Oggetto: Chiarimenti in merito all'affidamento per la fornitura di materiale di allestimento in occasione della IV Tappa del Giro d'Italia del 12 maggio 2026
1. Un vincolo di legge, non una scelta discrezionale
" Spiace dover tornare, e sarà l’ultima replica, sulle osservazioni sollevate da alcuni consiglieri comunali ed altri, riguardo all'affidamento di circa 30.000 euro per l'acquisto di materiali celebrativi in occasione della IV Tappa del Giro d'Italia, l'Assessorato allo Sport intende fornire i necessari chiarimenti nell'interesse della corretta informazione dei cittadini". Lo scrive Antonio Battaglia, Assessore allo Sport Del Comune di Catanzaro.
"Le osservazioni sollevate si fondano su una lettura parziale e frettolosa degli atti e su una ricostruzione del quadro normativo di riferimento che non tiene conto di elementi determinanti, già presenti nella documentazione ufficiale.

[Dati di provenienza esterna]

==> inputs of 07-11 <==
==> flow/design.v <==
module aluDesign#(parameter W = 8, N = 4) (clk,rst,CE,MODE,CIN,INP_VALID,CMD,OPA,OPB, ERR,OV,COUT,G,L,E, RES);
    input clk,rst,CE,MODE,CIN;
    input [1:0] INP_VALID;
    input [N-1:0] CMD;
    input [W-1:0] OPA,OPB;
    output reg ERR,OV,COUT,G,L,E;
        output reg [2*W-1:0] RES;
        reg [2*W-1:0] res_comb;
    parameter INV_INP = 2'b00, OPA_VALID = 2'b01, OPB_VALID = 2'b10, OPA_AND_OPB_VALID = 2'b11;
    parameter SHIFT_W = $clog2(W);
    reg [W-1:0] opa_r,opb_r;
    reg [N-1:0] cmd_r;
    reg [1:0] valid_r;
    reg mode_r,cin_r;
    reg cout_comb,ov_comb,g_comb,l_comb,e_comb,err_comb;
    always@(posedge clk,posedge rst) begin
        if(rst) begin
            opa_r <= 0;
            opb_r <= 0;
            cmd_r <= 0;
            valid_r <= 0;
            cin_r <= 0;
            mode_r <= 0;
        end
        else if(CE) begin
            opa_r <= OPA;
            opb_r <= OPB;
            cmd_r <= CMD;
            valid_r <= INP_VALID;
            cin_r <= CIN;
            mode_r <= MODE;
       end
    end
    always@(*) begin
        if(CE) begin
            res_comb = 0;
            err_comb = 0;
            cout_comb = 0;
            ov_comb = 0;
            g_comb = 0;
            l_comb = 0;
            e_comb = 0;
            if(mode_r == 1) begin
                case(valid_r)
                    INV_INP : begin
                        res_comb = 0;
                        err_comb = 1;
                    end
                    OPA_VALID : begin
                        case(cmd_r)
                            4'b0100 : begin
                                res_comb = opa_r + 1;
                                cout_comb = res_comb[W];
                            end
                           4'b0101 : begin
                               res_comb = opa_r - 1;
                               ov_comb = res_comb[W];
                            end
                            default : err_comb = 1;
                        endcase
                    end
                    OPB_VALID : begin
                        case(cmd_r)
                            4'b0110 : begin
                                res_comb = opb_r + 1;
                                cout_comb = res_comb[W];
                            end
                            4'b0111 : begin
                                res_comb = opb_r - 1;
                                ov_comb = res_comb[W];
                            end
                            default : err_comb = 1;
                        endcase
                    end
                    OPA_AND_OPB_VALID : begin
                        case(cmd_r)
                            4'b0000 : begin
                                res_comb = opa_r + opb_r;
                                cout_comb = res_comb[W];
                            end
                            4'b0001 : begin
                                res_comb = opa_r - opb_r;
                                ov_comb = res_comb[W];
                            end
                            4'b0010 : begin
                                res_comb = opa_r + opb_r + cin_r;
                                cout_comb = res_comb[W];
                            end
                            4'b0011 : begin
                                res_comb = opa_r - opb_r - cin_r;
                                ov_comb = res_comb[W];
                            end
                            4'b1000 : begin
                                g_comb  = (opa_r > opb_r) ? 1:0;
                                l_comb = (opa_r < opb_r) ? 1:0;
                                e_comb = (opa_r == opb_r) ? 1:0;
                            end
                            4'b1001 : begin
                                res_comb = (opa_r + 1) * (opb_r + 1);
                            end
                            4'b1010 : begin
                                res_comb = (opa_r<<1) * (opb_r);
                            end
                            4'b1011 : begin
                                res_comb = $signed(opa_r) + $signed(opb_r);
                                ov_comb = (($signed(opa_r) > 0) && ($signed(opb_r) > 0) && ($signed(res_comb[W-1:0])<=0) || ($signed(opa_r) < 0) && ($signed(opb_r) < 0) && ($signed(res_comb[W-1:0]) >= 0));
                                g_comb  = ($signed(opa_r) > $signed(opb_r)) ? 1:0;
                                l_comb = ($signed(opa_r) < $signed(opb_r)) ? 1:0;
                                e_comb = ($signed(opa_r) == $signed(opb_r)) ? 1:0;
                            end
                            4'b1100 : begin
                                res_comb = $signed(opa_r) - $signed(opb_r);
                                ov_comb = (($signed(opa_r) > 0) && ($signed(opb_r) < 0) && ($signed(res_comb[W-1:0]) <= 0) || ($signed(opa_r) < 0) && ($signed(opb_r) > 0) && ($signed(res_comb[W-1:0]) >= 0));
                                g_comb  = ($signed(opa_r) > $signed(opb_r)) ? 1:0;
                                l_comb = ($signed(opa_r) < $signed(opb_r)) ? 1:0;
                                e_comb = ($signed(opa_r) == $signed(opb_r)) ? 1:0;
                            end
                            default : err_comb = 1;
                        endcase
                    end
                    default : err_comb = 1;
                endcase
            end
            else begin
                case(valid_r)
                    INV_INP : begin
                        res_comb = 0;
                        err_comb = 1;
                    end
                    OPA_VALID : begin
                        case(cmd_r)
                            4'b0110 : begin
                                res_comb = ~(opa_r);
                                res_comb[2*W-1 : 8] = 0;
                            end
                            4'b1000 : begin
                                res_comb = opa_r >> 1;
                            end
                            4'b1001 : begin
                                res_comb = opa_r << 1;
                            end
                            default : err_comb = 1;
                        endcase
                    end
                    OPB_VALID : begin
                        case(cmd_r)
                            4'b0111 : begin
                                res_comb = ~(opb_r);
                                res_comb[2*W-1 : 8] = 0;
                            end
                            4'b1010 : begin
                                res_comb = opb_r >> 1;
                            end
                            4'b1011 : begin
                                res_comb = opb_r << 1;
                            end
                            default : err_comb = 1;
                        endcase
                    end
                    OPA_AND_OPB_VALID : begin
                        case(cmd_r)
                            4'b0000 : begin
                                res_comb = opa_r & opb_r;
                            end
                            4'b0001 : begin
                                res_comb = ~(opa_r & opb_r);
                                res_comb[2*W-1 : 8] = 0;
                            end
                            4'b0010 : begin
                                res_comb = opa_r | opb_r;
                            end
                            4'b0011 : begin
                                res_comb = ~(opa_r | opb_r);
                                res_comb[2*W-1 : 8] = 0;
                            end
                            4'b0100 : begin
                                res_comb = opa_r ^ opb_r;
                            end
                            4'b0101 : begin
                                res_comb = ~(opa_r ^ opb_r);
                                res_comb[2*W-1 : 8] = 0;
                            end
                            4'b1100 : begin
                                if( |(opb_r[(W-1) : (SHIFT_W+1)])) begin
                                    err_comb = 1;
                                    res_comb = 0;
                                end
                                else
                                    res_comb = (opa_r << (opb_r[SHIFT_W-1:0])) | opa_r >> (W - (opb_r[SHIFT_W-1:0]));
                                    res_comb[2*W-1 : 8] = 0;
                            end
                            4'b1101 : begin
                                if( |(opb_r[(W-1) : (SHIFT_W+1)])) begin
                                    res_comb = 0;
                                    err_comb = 1;
                                end
                                else
                                    res_comb = (opa_r >> opb_r[SHIFT_W-1:0]) | opa_r << (W - opb_r[SHIFT_W-1:0]);
                                    res_comb[2*W-1 : 8] = 0;
                            end
                            default : err_comb = 1;
                        endcase
                    end
                    default : err_comb = 1;
                endcase
            end
        end
        else begin
           res_comb = 0;
           err_comb = 0;
           cout_comb = 0;
           ov_comb = 0;
           g_comb = 0;
           l_comb = 0;
           e_comb = 0;
        end
    end
    always@(posedge clk, posedge rst) begin
        if(rst) begin
            RES <= 0;
            COUT <= 0;
            OV <= 0;
            G <= 0;
            L <= 0;
            E <= 0;
            ERR  <= 0;
        end
        else if(CE) begin
            RES <= res_comb;
                COUT <= cout_comb;
                OV <= ov_comb;
                G <= g_comb;
                L <= l_comb;
                E <= e_comb;
                ERR  <= err_comb;
        end
    end
endmodule
==> flow/run.sh <==
#!/bin/bash
# the make line also repeats each setting of config.mk as NAME=value (left out here)
make -C /OpenROAD-flow-scripts/flow DESIGN_CONFIG=/design/flow/config.mk WORK_HOME=/design/flow/orfs CLKGATE_MAP_FILE= finish
==> flow/config.mk <==
export PLATFORM = sky130hd
export DESIGN_NAME = aluDesign
export DESIGN_NICKNAME = aluDesign
export VERILOG_FILES = /design/flow/design.v
export SDC_FILE = /design/flow/constraint.sdc
export NUM_CORES = 4
export LEC_CHECK = 0
export CAP_MARGIN = 20
export CELL_PAD_IN_SITES_DETAIL_PLACEMENT = 2
export CORE_MARGIN = 2
export CORE_UTILIZATION = 18
export CTS_CLUSTER_SIZE = 53
export GPL_ROUTABILITY_DRIVEN = 0
export PLACE_DENSITY_LB_ADDON = 0.25
export SLEW_MARGIN = 40
==> flow/constraint.sdc <==
create_clock -name core_clock -period 6.0 [get_ports {clk}]
set_input_delay 1.2000 -clock core_clock [delete_from_list [all_inputs] [get_ports {clk}]]
set_output_delay 1.2000 -clock core_clock [all_outputs]
set_load 0.01 [all_outputs]
==> 04-03 (differences from 07-11) <==
==> flow/config.mk (replaced) <==
export PLATFORM = sky130hd
export DESIGN_NAME = aluDesign
export DESIGN_NICKNAME = aluDesign
export VERILOG_FILES = /design/flow/design.v
export SDC_FILE = /design/flow/constraint.sdc
export NUM_CORES = 4
export LEC_CHECK = 0
export CAP_MARGIN = 20
export CORE_MARGIN = 2
export CORE_UTILIZATION = 40
export GPL_TIMING_DRIVEN = 0
export HOLD_SLACK_MARGIN = 0.21
export SLEW_MARGIN = 35
==> 08-16 (differences from 07-11) <==
==> flow/config.mk (replaced) <==
export PLATFORM = sky130hd
export DESIGN_NAME = aluDesign
export DESIGN_NICKNAME = aluDesign
export VERILOG_FILES = /design/flow/design.v
export SDC_FILE = /design/flow/constraint.sdc
export NUM_CORES = 4
export LEC_CHECK = 0
export CAP_MARGIN = 40
export CELL_PAD_IN_SITES_DETAIL_PLACEMENT = 2
export CORE_MARGIN = 2
export CORE_UTILIZATION = 34
export CTS_CLUSTER_DIAMETER = 177
export CTS_CLUSTER_SIZE = 56
export GPL_ROUTABILITY_DRIVEN = 1
export GPL_TIMING_DRIVEN = 0
export PLACE_DENSITY_LB_ADDON = 0.19
export SLEW_MARGIN = 40
export TNS_END_PERCENT = 5
==> flow/constraint.sdc (replaced) <==
create_clock -name core_clock -period 4.34 [get_ports {clk}]
set_input_delay 0.8680 -clock core_clock [delete_from_list [all_inputs] [get_ports {clk}]]
set_output_delay 0.8680 -clock core_clock [all_outputs]
set_load 0.01 [all_outputs]
==> 11-14 (differences from 07-11) <==
==> flow/config.mk (replaced) <==
export PLATFORM = sky130hd
export DESIGN_NAME = aluDesign
export DESIGN_NICKNAME = aluDesign
export VERILOG_FILES = /design/flow/design.v
export SDC_FILE = /design/flow/constraint.sdc
export NUM_CORES = 4
export LEC_CHECK = 0
export CAP_MARGIN = 20
export CELL_PAD_IN_SITES_DETAIL_PLACEMENT = 0
export CORE_MARGIN = 2
export CORE_UTILIZATION = 55
export CTS_CLUSTER_DIAMETER = 267
export CTS_CLUSTER_SIZE = 95
export GPL_ROUTABILITY_DRIVEN = 1
export GPL_TIMING_DRIVEN = 1
export MAX_ROUTING_LAYER = met4
export PLACE_DENSITY = 0.38
export SETUP_SLACK_MARGIN = 0.58
export SLEW_MARGIN = 40
export TNS_END_PERCENT = 20
==> flow/constraint.sdc (replaced) <==
create_clock -name core_clock -period 10.3 [get_ports {clk}]
set_input_delay 2.0600 -clock core_clock [delete_from_list [all_inputs] [get_ports {clk}]]
set_output_delay 2.0600 -clock core_clock [all_outputs]
set_load 0.01 [all_outputs]
==> results <==
04-03 completed with no timing, DRC or antenna violations. 07-11 produced a clean layout. 08-16 produced a layout that fails on negative setup slack. 11-14 finished with timing, DRC and antenna clean. Cell count, highest first: 07-11, 08-16, 04-03, 11-14. The highest clock skew belongs to 07-11, the lowest to 04-03. Between 04-03 and 08-16, the lower combinational power is in 04-03 (gap 45%, measured against 08-16). Setup slack: 08-16 < 04-03 < 07-11 < 11-14. Die area: 07-11 > 08-16 > 04-03 > 11-14. In flip-flop count, 04-03 and 11-14 do not differ.
Power is estimated from default activity; no workload was simulated.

Il marchio "Giro d'Italia" è di proprietà esclusiva di RCS Sport S.p.A. La produzione e la commercializzazione di qualsiasi materiale recante i loghi ufficiali della manifestazione — totem, striscioni, cappellini, t-shirt — è riservata all'unico operatore economico licenziatario accreditato. In questo caso, RCS Sport ha comunicato con nota protocollata (Prot. n. 29512 del 18/03/2026) che il licenziatario ufficiale esclusivo è Gadget Group S.r.l., con sede in Provaglio d'Iseo (BS), unico soggetto autorizzato a produrre e fornire tali materiali su tutto il territorio nazionale.
Affidare tali forniture a qualsiasi altra impresa — anche locale — avrebbe configurato il reato di contraffazione del marchio registrato, esponendo il Comune a sanzioni civili e penali e a richieste di risarcimento danni da parte di RCS Sport.

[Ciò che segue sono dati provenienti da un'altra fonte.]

## dct_4x4_core
module dct_4x4_core (
    input          clk,
    input          reset,
    input          i_valid,
    output         i_ready,
    input  [255:0] i_data,
    output         o_valid,
    input          o_ready,
    output [255:0] o_data
);
    dct_4x4 #(
        .PERF_OPT_ROW(1),
        .PERF_OPT_COL(1)
    ) u_dct_4x4 (
        .clk    (clk),
        .reset  (reset),
        .i_valid(i_valid),
        .i_ready(i_ready),
        .i_data (i_data),
        .o_valid(o_valid),
        .o_ready(o_ready),
        .o_data (o_data)
    );
endmodule
==> flow/config.mk <==
export PLATFORM = sky130hd
export DESIGN_NAME = dct_4x4_core
export DESIGN_NICKNAME = dct_4x4_core
export VERILOG_FILES = /design/flow/design.v
export SDC_FILE = /design/flow/constraint.sdc
export NUM_CORES = 4
export LEC_CHECK = 0
export CAP_MARGIN = 20
export CORE_MARGIN = 2
export CORE_UTILIZATION = 72
export CTS_CLUSTER_DIAMETER = 252
export HOLD_SLACK_MARGIN = -0.08
export MAX_ROUTING_LAYER = met4
export SETUP_SLACK_MARGIN = 0.34
export SLEW_MARGIN = 20
==> flow/constraint.sdc <==
create_clock -name core_clock -period 4.04 [get_ports {clk}]
set_input_delay 0.8080 -clock core_clock [delete_from_list [all_inputs] [get_ports {clk}]]
set_output_delay 0.8080 -clock core_clock [all_outputs]
set_load 0.01 [all_outputs]
run.sh (not shown) runs the stock make flow with config.mk's settings and CLKGATE_MAP_FILE=.
The starting point completed and failed the layout checks on setup timing.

Il Comune di Catanzaro ha pertanto proceduto mediante affidamento diretto sul Mercato Elettronico della Pubblica Amministrazione (MePA), ai sensi dell'art. 50, comma 1, lett. b) del D.Lgs. 36/2023 — che disciplina le forniture sotto i 140.000 euro — in combinato disposto con l'art. 63, comma 2, lett. b) del medesimo decreto, che consente la trattativa diretta con un unico operatore in presenza di privativa industriale o di infungibilità tecnica oggettivamente documentata. Non si è trattato di una scelta, ma dell'unico percorso legalmente percorribile.

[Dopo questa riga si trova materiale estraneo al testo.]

// PE
module PE (input [31:0] x, input [31:0] w, input [31:0] acc, output reg [31:0] res, input clk, output reg [31:0] wout);
Size: roughly 6600 cells after synthesis, about 130 flip-flops, about 42000 um2 of cells after synthesis.
clock: 12.0 ns
lec_check: 0
abc_area: 1
cap_margin: 20
core_margin: 2
core_utilization: 72
cts_cluster_diameter: 203
cts_cluster_size: 35
gpl_routability_driven: 0
hold_slack_margin: 0.3
max_routing_layer: met4
place_density_lb_addon: 0.04
setup_slack_margin: 3.16
slew_margin: 20
run.sh (not shown) runs the stock make flow with config.mk's settings and CLKGATE_MAP_FILE=.
The starting point aborted during clock tree synthesis (4_1_cts) with DPL-0038.
Change:
- CORE_UTILIZATION: 72 -> 62
- CTS_CLUSTER_DIAMETER: 203 -> not set
- CTS_CLUSTER_SIZE: 35 -> 100
- GPL_ROUTABILITY_DRIVEN: 0 -> not set
- HOLD_SLACK_MARGIN: 0.3 -> not set
- MAX_ROUTING_LAYER: met4 -> not set
- PLACE_DENSITY_LB_ADDON: 0.04 -> not set
- SETUP_SLACK_MARGIN: 3.16 -> not set
- clock period: 12.0 -> 12.3 ns (I/O delays scaled with it)
Result: With this change the flow failed in global routing (5_1_grt) on GRT-0116. Synthesized cell count is unchanged. Area after synthesis stays the same. Die size rises by about 16%.
Change:
- ABC_AREA: 1 -> not set
- CORE_UTILIZATION: 62 -> 40
- CTS_CLUSTER_SIZE: 100 -> not set
- clock period: 12.3 -> 18.0 ns (I/O delays scaled with it)
=>
- The changed run completed without violations
- synthesized cell count falls by 13%
- area after synthesis rises by 4.3%
- die area rises by 61%
Change:
- ABC_AREA: not set -> 1
- CORE_UTILIZATION: 40 -> 60
- CTS_CLUSTER_SIZE: not set -> 98
- clock period: 18.0 -> 21.5 ns (I/O delays scaled with it)
Worst hold slack is worse by 0.0055 ns.
Synthesized area decreases by 4.1%.
Wire length falls by 19%.
Utilization rose by 18 points.
Count of clock-buffer cells in the layout does not change.
Design area goes down by 12%.
Flip-flop count does not change.
Cell count came out lower by 0.87%.
Non-clock buffer count decreases by 527.
Worst setup slack gets better by 1.1 ns.
Change:
- ABC_AREA: 1 -> not set
- CORE_UTILIZATION: 60 -> 40
- CTS_CLUSTER_SIZE: 98 -> not set
- clock period: 21.5 -> 17.6 ns (I/O delays scaled with it)
The changed run finished with timing, DRC and antenna clean.
Routed wire length came out higher by 23%.
Clock skew fell by 0.022 ns.
Design area came out higher by 16%.
Worst setup slack gets worse by 1.2 ns.

========
run A:
Starting RTL as in the previous note.
clock: 15.5 ns
lec_check: 0
cap_margin: 20
cell_pad_in_sites_global_placement: 0
core_aspect_ratio: 0.59
core_margin: 2
core_utilization: 45
gpl_routability_driven: 1
max_routing_layer: met5
slew_margin: 35
Run A -> stages 100% | layout checks FAIL | negative setup slack
## Diff of input files: run B against run A
- changing CELL_PAD_IN_SITES_GLOBAL_PLACEMENT from 0 to 3
- setting PLACE_DENSITY to 0.64 for the first time
- changing SLEW_MARGIN from 35 to 20
- setting SETUP_SLACK_MARGIN to 1.79 for the first time
- changing GPL_ROUTABILITY_DRIVEN from 1 to 0
- changing CORE_UTILIZATION from 45 to 65
- changing CORE_ASPECT_RATIO from 0.59 to 1.02
Notes after the runs:
Run A and run B ended up with roughly the same synthesized cell count.
Run B against run A: share of synthesized cell area in full adder, half adder and majority cells barely changed; die width went down; floorplan core density went up by 20 points; yosys stat chip area essentially unchanged; vertical die dimension shows an increase of 9.2%.
Status(run B) = ERROR, stage = 3_1_place_gp_skip_io
Comparing the two runs side by side, run B comes out ahead of run A on die footprint.
Against run A, core area in run B came out better.
Edits applied to the flow inputs when going from run B to run C:
- putting CTS_CLUSTER_DIAMETER at 203 where nothing was set
- swapping 65 for 70 in CORE_UTILIZATION
- clearing PLACE_DENSITY, which used to be 0.64
- swapping 1.79 for 3.16 in SETUP_SLACK_MARGIN
- clearing MAX_ROUTING_LAYER, which used to be met5
- clearing CORE_ASPECT_RATIO, which used to be 1.02
- clearing GPL_ROUTABILITY_DRIVEN, which used to be 0
- putting ABC_AREA at 1 where nothing was set
- putting CTS_CLUSTER_SIZE at 35 where nothing was set
- clearing CELL_PAD_IN_SITES_GLOBAL_PLACEMENT, which used to be 3
- swapping 15.5 for 12.0 in the clock period (ns, I/O delays scaled along)
Findings:
- Compared run C vs run B, and chip area is down in run C.
- Status: run C FAILED at 4_1_cts (tool error)
- What run C reported for number of placement rows has to be multiplied by 1.07 to get the figure for run B.
- The final reports for run C and run B show yosys stat chip area lower in the former.
- Re average size of a mapped cell: run C is 16% down on run B.
- Run C ends up with a floorplan die height that is 6.5% lower than in run B.
- Run C gives less area fraction in compound gates after synthesis than run B did.
- Sort run B and run C by post-synthesis simple-gate area fraction desc -> top: run C
- The higher fraction of synthesized cell area in xor and xnor cells came out of run B.
- simple AND/OR/NAND/NOR gates as the main logic family after synthesis was reported by run C, and adder cells by run B.
- Between run B and run C, area after synthesis is lower for run C, run B comes in above that.
- The pre-placement core utilization of run C exceeds that of run B by 4.9 points.
The inputs of run D differ from those of run C as listed below.
- an added TNS_END_PERCENT of 10
- a change of CTS_CLUSTER_SIZE from 35 to 100
- a change of CTS_CLUSTER_DIAMETER from 203 to 374
- a change of CORE_UTILIZATION from 70 to 69
- a change of SETUP_SLACK_MARGIN from 3.16 to 3.22
- an added PLACE_DENSITY of 0.37
- a change of the clock period (ns, I/O delays scaled along) from 12.0 to 13.1
Findings:
- Run D got as far as 5_1_grt, where a tool error ended the run.
- The flow ended early for run C: it failed with a tool error in 4_1_cts.
- Run D vs. run C: total placed instance area went down by 0.0010 mm^2; number of core rows went up 1; synthesized cell count now sits at about the same level.
- Die height, run C and run D: smaller value in run C
Changes in run E relative to run D:
- ABC_AREA removed (was 1)
- CTS_CLUSTER_DIAMETER changed from 374 to 359
- CTS_CLUSTER_SIZE removed (was 100)
- CORE_UTILIZATION changed from 69 to 67
- SETUP_SLACK_MARGIN changed from 3.22 to -1.22
- MAX_ROUTING_LAYER newly set to met4
- TNS_END_PERCENT removed (was 10)
- PLACE_DENSITY removed (was 0.37)
- the clock period (ns, I/O delays scaled along) changed from 13.1 to 15.7
==> results <==
- Complete run, failing final checks: run E, reason negative setup slack.
- On die area: between run E and run D, it ends up lower for run D.
- Between run E and run D, it is run E whose multiplexer fraction of the synthesized cell area is higher, by 3.3 points.
- On adder-cell share of the synthesized area: between run E and run D, it ends up lower for run E.
- On register share after synthesis: run E sits below run D.
- Relative to run D, the average cell area after synthesis measured on run E has increased by more than 10%.
- Changes observed in run E relative to run D: number of cells produced by synthesis fell by about 13%; number of distinct library cell variants in the gate-level netlist after synthesis rose by 59; share of synthesized cell area in and-or and or-and compound cells rose by 12 points.

========
v34:
Starting RTL as in the previous note.
// PE
module PE (input [31:0] x, input [31:0] w, input [31:0] acc, output reg [31:0] res, input clk, output reg [31:0] wout);
==> flow/config.mk <==
export PLATFORM = sky130hd
export DESIGN_NAME = PE
export DESIGN_NICKNAME = PE
export VERILOG_FILES = /design/flow/design.v
export SDC_FILE = /design/flow/constraint.sdc
export NUM_CORES = 4
export LEC_CHECK = 0
export ABC_AREA = 1
export CAP_MARGIN = 20
export CORE_MARGIN = 2
export CORE_UTILIZATION = 72
export CTS_CLUSTER_DIAMETER = 146
export CTS_CLUSTER_SIZE = 100
export SLEW_MARGIN = 20
export TNS_END_PERCENT = 10
==> flow/constraint.sdc <==
create_clock -name core_clock -period 13.1 [get_ports {clk}]
set_input_delay 2.6200 -clock core_clock [delete_from_list [all_inputs] [get_ports {clk}]]
set_output_delay 2.6200 -clock core_clock [all_outputs]
set_load 0.01 [all_outputs]
v34 never completed; the flow aborted with a tool error in clock tree synthesis.
What v14 does differently from v34 at the input level:
Settings: CTS_CLUSTER_DIAMETER no longer set, was 146; SETUP_SLACK_MARGIN now -1.19, previously not set; ABC_AREA no longer set, was 1; TNS_END_PERCENT no longer set, was 10; CORE_UTILIZATION now 58, was 72; CTS_CLUSTER_SIZE no longer set, was 100; the clock period (ns, I/O delays scaled along) now 15.7, was 13.1.
Findings:
- Status v14: flow complete, layout not clean - setup timing
- Status: v34 FAILED at clock tree synthesis (tool error)
- Taking v34 as the reference, in v14 vertical die dimension saw an increase; area after synthesis moved up; xor-xnor portion of the synthesized cell area grew by 2.0 points; synthesized flop and latch total has remained practically unchanged.
- Synthesized cell count (v14 vs. v34) decreases by more than 10%
- On v14: die area is 17000 um2 higher than what v34 gave.
Setup changes, v14 to v54
Settings: CTS_CLUSTER_SIZE: unset -> 98; CTS_CLUSTER_DIAMETER: unset -> 351; CORE_UTILIZATION: 58 -> 72; PLACE_DENSITY: unset -> 0.43; SETUP_SLACK_MARGIN: -1.19 -> unset; ABC_AREA: unset -> 1; the clock period (ns, I/O delays scaled along): 15.7 -> 21.5.
Results
v54 completed every stage of the flow, and the final layout passed the timing, design-rule and antenna checks.
v54 vs. v14: total negative slack for setup checks went up by 21.79 ns.
The non-clock buffer count in v54 was lower than what v14 gave.
v54 ended up with a lower routed wire length than v14 did.
Diff v14 -> v54: cell area after synthesis fell by 1800 um2; number of antenna violations at the first check in global routing fell by 4; net count of the finished layout fell by 136; horizontal die dimension fell by about 12%; synthesized-area fraction occupied by and/or/nand/nor cells rose by 10 points.
Number of diodes sits lower in v54 than in v14.
## Diff of input files: v5 against v54
Settings: setting TNS_END_PERCENT to 10 for the first time; changing CTS_CLUSTER_SIZE from 98 to 100; setting SETUP_SLACK_MARGIN to 3.22 for the first time; changing CORE_UTILIZATION from 72 to 69; changing PLACE_DENSITY from 0.43 to 0.38; changing CTS_CLUSTER_DIAMETER from 351 to 243; changing the clock period (ns, I/O delays scaled along) from 21.5 to 13.1.
## What came out
v54 -> v5: chip area in the Yosys report delta 0, exact match
Seen in the log of v5: GRT-0116 during global routing, after which the run never completed.
v54 finished every stage and its layout cleared the timing, design-rule and antenna checks.
v5 — post-placement cell area 9400 um2 higher, v54 as reference
Taking v54 as the reference, in v5 horizontal die dimension climbed 2.1%; quantity of hold-fixing buffers added after cts was more or less identical; post-CTS setup repair buffer count up 118; global placer's final weighted congestion has increased; post-placement setup slack down 3.07 ns.
Lower die size among v5 and v54: v54
Diff v54..v5 | area after synthesis | negligible
Delta (v5 minus v54): starting utilization of the core area dropped 3.2 points; number of resized instances in the post-cts repair step climbed 422.
> inputs changed (v5 -> v3)
Settings: an added CORE_ASPECT_RATIO of 1.25; a deleted PLACE_DENSITY that had been 0.38; an added PLACE_DENSITY_LB_ADDON of 0.02; a deleted ABC_AREA that had been 1; a change of TNS_END_PERCENT from 10 to 5; an added HOLD_SLACK_MARGIN of -0.08; a change of CTS_CLUSTER_DIAMETER from 243 to 82; a change of SETUP_SLACK_MARGIN from 3.22 to -0.29; a change of CTS_CLUSTER_SIZE from 100 to 98; a change of the clock period (ns, I/O delays scaled along) from 13.1 to 18.0.
==> comparison <==
Completing all stages was not enough for v3: its layout failed the final checks because of setup timing. Die area was higher in the run labelled v3. Synthesized cell count: v3 < v5. Comparing area fraction in full adders, half adders and majority gates for v3 and v5, the smaller number came from v3. Of v3 and v5, the run reporting the higher number of placed cells counting well taps was v5. Diff v3..v5 | number of register bits inferred by synthesis | unchanged. Core utilization at floorplan of v5 is on par with v3. | worst slack after detailed placement | higher: v3 |. v5 -> v3: total half-perimeter wirelength after legalization and detailed placement decreased by a little under 10%.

Tale argomento, l’utilizzo del marchio, è talmente comune nelle policy aziendali che onestamente non pensavamo potesse essere oggetto di discussione.
2. Un investimento strategico per la città
Allestire Catanzaro con i colori e i simboli ufficiali della manifestazione non è un atto puramente scenografico: è un requisito fondamentale per valorizzare l'immagine del territorio durante la diretta televisiva internazionale, trasmessa in decine di Paesi. La IV Tappa del Giro d'Italia rappresenta una vetrina di portata straordinaria, con ricadute turistiche ed economiche dirette su alberghi, ristoranti, attività commerciali e operatori del settore.
3. Il tessuto economico locale al centro dell'organizzazione
Per tutto ciò che non è vincolato da esclusiva di marchio, l'Amministrazione è impegnata a coinvolgere le imprese del territorio nella gestione dei servizi di accoglienza, ristorazione e ospitalità connessi all'evento. Catanzaro si appresta a vivere una straordinaria occasione di visibilità internazionale: lavoriamo affinché questo evento si traduca in una festa per l'intera comunità e in un concreto volano di sviluppo per il territorio".